I think this thread is being derailed by the car argument. I agree we have become over reliant and that there are too many on the roads but that's a much bigger argument and one that isn't really pertinent to the OP. You shouldn't have to worry about your property being damaged by your neighbours.

FWIW I think there are degrees of playing - normal shouty, laughter - ok. Shrieking, roaring(!), swearing, running over neighbours property and damaging stuff - not ok. You can guess which one I live by Grin.

I don't just worry about the car, I worry about my windows and garden. The kids here have no problem using everyones front garden as hiding spaces or booting a football full force across the cul-de-sac. It's not acceptable, but not one of the parents seem to be keeping enough of an eye on their kids to tell them not to do it. I've come home to a child crouching down beside my porch hiding while they're playing their version of hide and seek/dodgeball Angry

I grew up in a cul-de-sac and we weren't allowed to play ball games or ride bikes there - that's what the park or back garden was for. We also would have had our arses handed to us for using the neighbours front gardens as our playground.

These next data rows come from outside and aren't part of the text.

==> src/rtl/muldiv_unit_if.sv <==
// HI/LO writer interface between the pipeline and the iterative multiply/divide unit.
// start/op/a/b are sampled on the rising edge while the unit is idle or done; busy marks the
// window where requests are ignored, and done/hi_we/lo_we pulse for one cycle with results.
interface muldiv_unit_if;
    logic        start;
    logic [1:0]  op;
    logic [31:0] a;
    logic [31:0] b;
    logic        cancel;
    logic        busy;
    logic        done;
    logic        hi_we;
    logic        lo_we;
    logic [31:0] hi_out;
    logic [31:0] lo_out;
    logic [1:0]  fsm_state;

    modport master (
        output start, op, a, b, cancel,
        input  busy, done, hi_we, lo_we, hi_out, lo_out, fsm_state
    );

    modport slave (
        input  start, op, a, b, cancel,
        output busy, done, hi_we, lo_we, hi_out, lo_out, fsm_state
    );
endinterface

==> src/rtl/muldiv_unit.sv <==
// Iterative 32-cycle MULT/MULTU/DIV/DIVU unit on unsigned magnitudes, with one sign-fixup
// cycle that registers HI/LO and a one-cycle DONE state that strobes the HI/LO writes.
module muldiv_unit (
    input  logic         clk,
    input  logic         rst,
    muldiv_unit_if.slave bus
);
    typedef enum logic [1:0] {
        S_IDLE = 2'd0,
        S_RUN  = 2'd1,
        S_FIX  = 2'd2,
        S_DONE = 2'd3
    } state_t;

    state_t      state;
    state_t      state_nxt;
    logic        accept;
    logic        signed_op;
    logic [31:0] a_mag;
    logic [31:0] b_mag;

    logic        is_div;
    logic        sign_a;
    logic        neg_res;
    logic        b_zero;
    logic [31:0] opa;
    logic [31:0] opb;
    logic [63:0] acc;
    logic [4:0]  cnt;

    logic [32:0] mul_sum;
    logic [32:0] rem_shift;
    logic [32:0] trial;
    logic        q_bit;
    logic [31:0] rem_nxt;
    logic [63:0] prod_fix;
    logic [31:0] quo_fix;
    logic [31:0] rem_fix;

    assign accept    = bus.start && (state == S_IDLE || state == S_DONE);
    assign signed_op = ~bus.op[0];
    assign a_mag     = (signed_op && bus.a[31]) ? -bus.a : bus.a;
    assign b_mag     = (signed_op && bus.b[31]) ? -bus.b : bus.b;

    // Multiply: add multiplicand into the upper half, then shift the whole accumulator right.
    assign mul_sum   = {1'b0, acc[63:32]} + (opb[0] ? {1'b0, opa} : 33'd0);

    // Divide: remainder lives in acc[63:32], quotient shifts into acc[31:0].
    // The partial remainder is always below twice the divisor, so bit 32 of the trial is the borrow.
    assign rem_shift = {acc[63:32], opa[31]};
    assign trial     = rem_shift - {1'b0, opb};
    assign q_bit     = ~trial[32];
    assign rem_nxt   = q_bit ? trial[31:0] : rem_shift[31:0];

    // A zero divisor yields an all-ones quotient and |a| as remainder; restoring the sign of a
    // reproduces a exactly, so only the quotient negation needs suppressing.
    assign prod_fix  = neg_res ? -acc : acc;
    assign quo_fix   = (neg_res && !b_zero) ? -acc[31:0] : acc[31:0];
    assign rem_fix   = sign_a ? -acc[63:32] : acc[63:32];

    always_ff @(posedge clk) begin
        if (rst) begin
            state <= S_IDLE;
        end else begin
            state <= state_nxt;
        end
    end

    always_comb begin
        state_nxt = state;
        case (state)
            S_IDLE: begin
                if (bus.start) state_nxt = S_RUN;
            end
            S_RUN: begin
                if (bus.cancel)          state_nxt = S_IDLE;
                else if (cnt == 5'd31)   state_nxt = S_FIX;
            end
            S_FIX: begin
                state_nxt = bus.cancel ? S_IDLE : S_DONE;
            end
            S_DONE: begin
                state_nxt = bus.start ? S_RUN : S_IDLE;
            end
            default: state_nxt = S_IDLE;
        endcase
    end

    always_comb begin
        bus.busy      = 1'b0;
        bus.done      = 1'b0;
        bus.hi_we     = 1'b0;
        bus.lo_we     = 1'b0;
        bus.fsm_state = state;
        case (state)
            S_RUN, S_FIX: bus.busy = 1'b1;
            S_DONE: begin
                bus.done  = 1'b1;
                bus.hi_we = 1'b1;
                bus.lo_we = 1'b1;
            end
            default: ;
        endcase
    end

    always_ff @(posedge clk) begin
        if (rst) begin
            is_div     <= 1'b0;
            sign_a     <= 1'b0;
            neg_res    <= 1'b0;
            b_zero     <= 1'b0;
            opa        <= 32'd0;
            opb        <= 32'd0;
            acc        <= 64'd0;
            cnt        <= 5'd0;
            bus.hi_out <= 32'd0;
            bus.lo_out <= 32'd0;
        end else begin
            if (accept) begin
                is_div  <= bus.op[1];
                sign_a  <= signed_op & bus.a[31];
                neg_res <= signed_op & (bus.a[31] ^ bus.b[31]);
                b_zero  <= (bus.b == 32'd0);
                opa     <= a_mag;
                opb     <= b_mag;
                acc     <= 64'd0;
                cnt     <= 5'd0;
            end else if (state == S_RUN) begin
                cnt <= cnt + 5'd1;
                if (is_div) begin
                    acc <= {rem_nxt, acc[30:0], q_bit};
                    opa <= {opa[30:0], 1'b0};
                end else begin
                    acc <= {mul_sum, acc[31:1]};
                    opb <= {1'b0, opb[31:1]};
                end
            end

            if (state == S_FIX && !bus.cancel) begin
                if (is_div) begin
                    bus.hi_out <= rem_fix;
                    bus.lo_out <= quo_fix;
                end else begin
                    bus.hi_out <= prod_fix[63:32];
                    bus.lo_out <= prod_fix[31:0];
                end
            end
        end
    end
endmodule
$ cat config.mk
export PLATFORM = sky130hd
export DESIGN_NAME = timer_ctrl
export DESIGN_NICKNAME = d
export VERILOG_FILES = /design/src/rtl/timer_ctrl.sv
export SDC_FILE = /design/constraint.sdc
export NUM_CORES = 1
export LEC_CHECK = 0
export CORE_MARGIN = 3
export CORE_UTILIZATION = 30
export CTS_BUF_LIST = sky130_fd_sc_hd__clkbuf_8
export DETAILED_ROUTE_END_ITERATION = 7
export GPL_ROUTABILITY_DRIVEN = 0
export REMOVE_ABC_BUFFERS = 1
export SLEW_MARGIN = 20
export SYNTH_ARGS = -nofsm -noshare
export SYNTH_HDL_FRONTEND = slang
export SYNTH_SLANG_ARGS = --single-unit
$ cat constraint.sdc
create_clock -name clk -period 2.1 [get_ports clk]
set_input_delay 0.525 -clock clk [delete_from_list [all_inputs] [get_ports clk]]
set_output_delay 0.525 -clock clk [all_outputs]
set_load 0.01 [all_outputs]
$ cat src/rtl/timer_ctrl.sv
// timer_ctrl -- prescaled match timer controlling an external 8-bit counter.
//
// A start request latches a match value (cmp), a prescale divisor minus one
// (psc) and a one-shot/periodic mode, clears the external counter for one
// cycle and then issues a count-enable pulse every psc+1 unpaused cycles
// until the counter reaches the match value. One-shot runs park in DONE,
// periodic runs go straight back through CLEAR. Every match produces a
// one-cycle registered done pulse and bumps a saturating period count.
//
// Ports:
//   clk       in   single clock, rising edge
//   clr       in   synchronous active-high reset
//   start     in   begin timing (accepted in IDLE/DONE with cmp != 0)
//   stop      in   abort to IDLE from any non-IDLE state
//   pause     in   level, freezes prescaler and count enables
//   periodic  in   auto-restart after match, sampled with start
//   cmp       in   [7:0] match value, sampled with start
//   psc       in   [PS_W-1:0] prescale divisor minus one, sampled with start
//   cnt_out   in   [7:0] current value of the controlled counter
//   irq_ack   in   interrupt acknowledge
//   cnt_en    out  one-cycle count-enable pulse to the counter
//   cnt_clr   out  counter clear request
//   busy      out  high in CLEAR and RUN
//   done      out  registered one-cycle pulse per match
//   periods   out  [7:0] completed-match count, saturating at 255
//   irq       out  sticky interrupt, set by done, cleared by irq_ack
//
// Configuration macro: TIMER_CTRL_IRQ_EN. When undefined, irq is tied low
// and irq_ack has no effect.

module timer_ctrl #(
  parameter int PS_W = 4
) (
  input  logic            clk,
  input  logic            clr,
  input  logic            start,
  input  logic            stop,
  input  logic            pause,
  input  logic            periodic,
  input  logic [7:0]      cmp,
  input  logic [PS_W-1:0] psc,
  input  logic [7:0]      cnt_out,
  input  logic            irq_ack,
  output logic            cnt_en,
  output logic            cnt_clr,
  output logic            busy,
  output logic            done,
  output logic [7:0]      periods,
  output logic            irq
);

  typedef enum logic [1:0] {
    IDLE  = 2'd0,
    CLEAR = 2'd1,
    RUN   = 2'd2,
    DONE  = 2'd3
  } state_t;

  state_t          state;
  state_t          state_nxt;
  logic [PS_W-1:0] pc;
  logic [PS_W-1:0] psc_q;
  logic [7:0]      cmp_q;
  logic            periodic_q;

  logic            abort;
  logic            launch;
  logic            hit;

  // stop outranks start, so a stop in DONE also suppresses a relaunch, and
  // a stop on the match cycle swallows the done pulse.
  always_comb begin
    abort     = (state != IDLE) && stop;
    launch    = ((state == IDLE) || (state == DONE)) && start &&
                (cmp != 8'd0) && !abort;
    hit       = (state == RUN) && (cnt_out == cmp_q) && !abort;
    state_nxt = state;
    if (abort) begin
      state_nxt = IDLE;
    end else begin
      case (state)
        IDLE:    if (launch) state_nxt = CLEAR;
        CLEAR:   state_nxt = RUN;
        RUN:     if (hit) state_nxt = periodic_q ? CLEAR : DONE;
        DONE:    if (launch) state_nxt = CLEAR;
        default: state_nxt = IDLE;
      endcase
    end
  end

  always_comb begin
    busy    = (state == CLEAR) || (state == RUN);
    cnt_clr = clr || (state == CLEAR) || abort;
    cnt_en  = !clr && (state == RUN) && !pause && (pc == psc_q) &&
              (cnt_out != cmp_q);
  end

  always_ff @(posedge clk) begin
    if (clr) begin
      state <= IDLE;
    end else begin
      state <= state_nxt;
    end
  end

  // Prescaler restarts from zero on every pass through CLEAR so that each
  // period is measured from a clean phase.
  always_ff @(posedge clk) begin
    if (clr) begin
      pc <= '0;
    end else if (state == CLEAR) begin
      pc <= '0;
    end else if ((state == RUN) && !pause) begin
      pc <= (pc == psc_q) ? '0 : pc + 1'b1;
    end
  end

  always_ff @(posedge clk) begin
    if (clr) begin
      cmp_q      <= 8'd0;
      psc_q      <= '0;
      periodic_q <= 1'b0;
    end else if (launch) begin
      cmp_q      <= cmp;
      psc_q      <= psc;
      periodic_q <= periodic;
    end
  end

  // periods moves on the same edge that raises done, so it already shows the
  // new count during the done cycle.
  always_ff @(posedge clk) begin
    if (clr) begin
      done    <= 1'b0;
      periods <= 8'd0;
    end else begin
      done <= hit;
      if (launch) begin
        periods <= 8'd0;
      end else if (hit && (periods != 8'hFF)) begin
        periods <= periods + 8'd1;
      end
    end
  end

`ifdef TIMER_CTRL_IRQ_EN
  // Set has priority over acknowledge so a pulse landing on an ack is kept.
  always_ff @(posedge clk) begin
    if (clr) begin
      irq <= 1'b0;
    end else if (done) begin
      irq <= 1'b1;
    end else if (irq_ack) begin
      irq <= 1'b0;
    end
  end
`else
  // irq_ack is folded in only so the input stays consumed; irq is always 0.
  assign irq = irq_ack & 1'b0;
`endif

endmodule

The 'good old days' involved a lot of clips round the ear from random adults if they spotted kids getting out of line.

I also watched as two childhood friends were killed in incidents involving cars right there in the cul-de-sac (one was stationary btw) so they're not safe just because you can see your kids out the window and you think they're sensible - it's not enough when you chuck in all the varients that are beyond your control and that a sensible child is still a child and doesn't have the best risk assessment skills yet.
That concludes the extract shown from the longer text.